** WHAT IS NEEDED **
Scan the listing below for "ENTRIES", then report every line that has it.

#####

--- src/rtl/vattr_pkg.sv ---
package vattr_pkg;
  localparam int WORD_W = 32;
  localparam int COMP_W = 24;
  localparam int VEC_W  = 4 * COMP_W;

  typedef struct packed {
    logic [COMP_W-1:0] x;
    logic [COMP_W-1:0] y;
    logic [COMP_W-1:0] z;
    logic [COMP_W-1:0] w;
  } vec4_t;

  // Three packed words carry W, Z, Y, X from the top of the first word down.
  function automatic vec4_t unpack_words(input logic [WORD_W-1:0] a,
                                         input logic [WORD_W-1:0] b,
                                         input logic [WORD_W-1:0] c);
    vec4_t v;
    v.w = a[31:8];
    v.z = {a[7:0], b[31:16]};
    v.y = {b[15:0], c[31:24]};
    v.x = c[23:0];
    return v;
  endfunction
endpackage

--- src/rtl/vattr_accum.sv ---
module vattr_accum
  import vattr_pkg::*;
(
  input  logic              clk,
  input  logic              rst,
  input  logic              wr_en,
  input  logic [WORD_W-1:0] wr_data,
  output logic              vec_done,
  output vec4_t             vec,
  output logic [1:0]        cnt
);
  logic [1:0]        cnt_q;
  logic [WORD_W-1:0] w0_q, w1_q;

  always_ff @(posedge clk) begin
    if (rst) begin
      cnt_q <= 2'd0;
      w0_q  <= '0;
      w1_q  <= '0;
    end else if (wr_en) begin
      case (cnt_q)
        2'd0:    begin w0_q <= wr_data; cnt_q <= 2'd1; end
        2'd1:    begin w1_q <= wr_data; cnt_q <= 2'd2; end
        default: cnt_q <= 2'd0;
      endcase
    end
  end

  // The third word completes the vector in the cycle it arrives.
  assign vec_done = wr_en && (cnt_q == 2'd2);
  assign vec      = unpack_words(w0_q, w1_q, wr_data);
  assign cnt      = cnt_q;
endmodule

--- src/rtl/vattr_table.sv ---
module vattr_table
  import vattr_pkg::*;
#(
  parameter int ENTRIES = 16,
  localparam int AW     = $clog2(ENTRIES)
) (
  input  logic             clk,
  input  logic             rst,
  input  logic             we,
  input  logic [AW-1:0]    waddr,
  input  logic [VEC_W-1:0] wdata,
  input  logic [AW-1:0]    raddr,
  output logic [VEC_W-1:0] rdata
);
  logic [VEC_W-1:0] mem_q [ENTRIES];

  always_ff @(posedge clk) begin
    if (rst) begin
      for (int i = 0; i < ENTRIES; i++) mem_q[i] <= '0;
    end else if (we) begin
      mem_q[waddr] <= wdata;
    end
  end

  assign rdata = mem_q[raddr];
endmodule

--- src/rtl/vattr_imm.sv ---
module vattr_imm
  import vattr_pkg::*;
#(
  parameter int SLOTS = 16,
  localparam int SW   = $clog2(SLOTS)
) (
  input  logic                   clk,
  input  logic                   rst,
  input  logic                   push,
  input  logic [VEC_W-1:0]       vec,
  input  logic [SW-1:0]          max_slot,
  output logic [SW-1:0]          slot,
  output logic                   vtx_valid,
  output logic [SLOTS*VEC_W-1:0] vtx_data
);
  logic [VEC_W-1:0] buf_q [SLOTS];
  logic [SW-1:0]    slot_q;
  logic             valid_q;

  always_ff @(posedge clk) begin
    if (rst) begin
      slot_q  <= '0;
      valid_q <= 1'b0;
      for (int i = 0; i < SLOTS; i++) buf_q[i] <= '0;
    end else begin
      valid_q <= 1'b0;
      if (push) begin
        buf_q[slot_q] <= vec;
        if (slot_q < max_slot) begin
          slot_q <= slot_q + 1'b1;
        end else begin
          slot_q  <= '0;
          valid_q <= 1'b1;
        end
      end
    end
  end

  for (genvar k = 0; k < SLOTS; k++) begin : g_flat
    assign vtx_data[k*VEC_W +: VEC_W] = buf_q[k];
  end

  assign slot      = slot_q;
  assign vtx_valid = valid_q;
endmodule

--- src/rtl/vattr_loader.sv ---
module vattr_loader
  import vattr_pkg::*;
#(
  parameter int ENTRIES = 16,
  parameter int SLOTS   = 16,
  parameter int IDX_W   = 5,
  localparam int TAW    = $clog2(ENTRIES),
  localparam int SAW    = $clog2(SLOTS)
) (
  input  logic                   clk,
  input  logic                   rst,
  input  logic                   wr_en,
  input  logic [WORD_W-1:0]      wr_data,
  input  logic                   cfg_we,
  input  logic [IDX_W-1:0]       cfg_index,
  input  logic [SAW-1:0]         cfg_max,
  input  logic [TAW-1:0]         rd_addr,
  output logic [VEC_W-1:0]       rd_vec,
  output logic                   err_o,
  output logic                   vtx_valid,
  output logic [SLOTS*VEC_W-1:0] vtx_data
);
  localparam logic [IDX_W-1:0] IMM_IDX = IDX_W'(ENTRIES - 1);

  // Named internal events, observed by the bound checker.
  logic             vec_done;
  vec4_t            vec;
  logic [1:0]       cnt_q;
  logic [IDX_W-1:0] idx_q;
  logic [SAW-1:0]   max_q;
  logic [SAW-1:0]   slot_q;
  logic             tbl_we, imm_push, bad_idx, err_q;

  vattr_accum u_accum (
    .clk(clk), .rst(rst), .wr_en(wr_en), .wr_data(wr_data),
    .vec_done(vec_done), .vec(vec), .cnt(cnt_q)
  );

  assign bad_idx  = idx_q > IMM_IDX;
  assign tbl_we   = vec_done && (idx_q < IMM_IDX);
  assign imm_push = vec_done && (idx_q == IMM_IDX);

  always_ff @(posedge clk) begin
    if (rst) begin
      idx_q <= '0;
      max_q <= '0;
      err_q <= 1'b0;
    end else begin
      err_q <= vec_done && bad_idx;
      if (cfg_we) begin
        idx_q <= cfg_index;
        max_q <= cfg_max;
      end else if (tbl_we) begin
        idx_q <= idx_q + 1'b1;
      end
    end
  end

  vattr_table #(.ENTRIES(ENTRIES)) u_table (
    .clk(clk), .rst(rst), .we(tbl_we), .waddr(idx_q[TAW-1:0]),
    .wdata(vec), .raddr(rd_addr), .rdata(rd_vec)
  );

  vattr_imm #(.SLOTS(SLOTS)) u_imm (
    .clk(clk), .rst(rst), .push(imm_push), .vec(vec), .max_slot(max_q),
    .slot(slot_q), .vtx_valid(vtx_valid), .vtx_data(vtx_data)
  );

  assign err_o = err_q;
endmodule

#####

** EXERCISE OUTPUT **
  parameter int ENTRIES = 16,
  localparam int AW     = $clog2(ENTRIES)
  logic [VEC_W-1:0] mem_q [ENTRIES];
      for (int i = 0; i < ENTRIES; i++) mem_q[i] <= '0;
  parameter int ENTRIES = 16,
  localparam int TAW    = $clog2(ENTRIES),
  localparam logic [IDX_W-1:0] IMM_IDX = IDX_W'(ENTRIES - 1);
  vattr_table #(.ENTRIES(ENTRIES)) u_table (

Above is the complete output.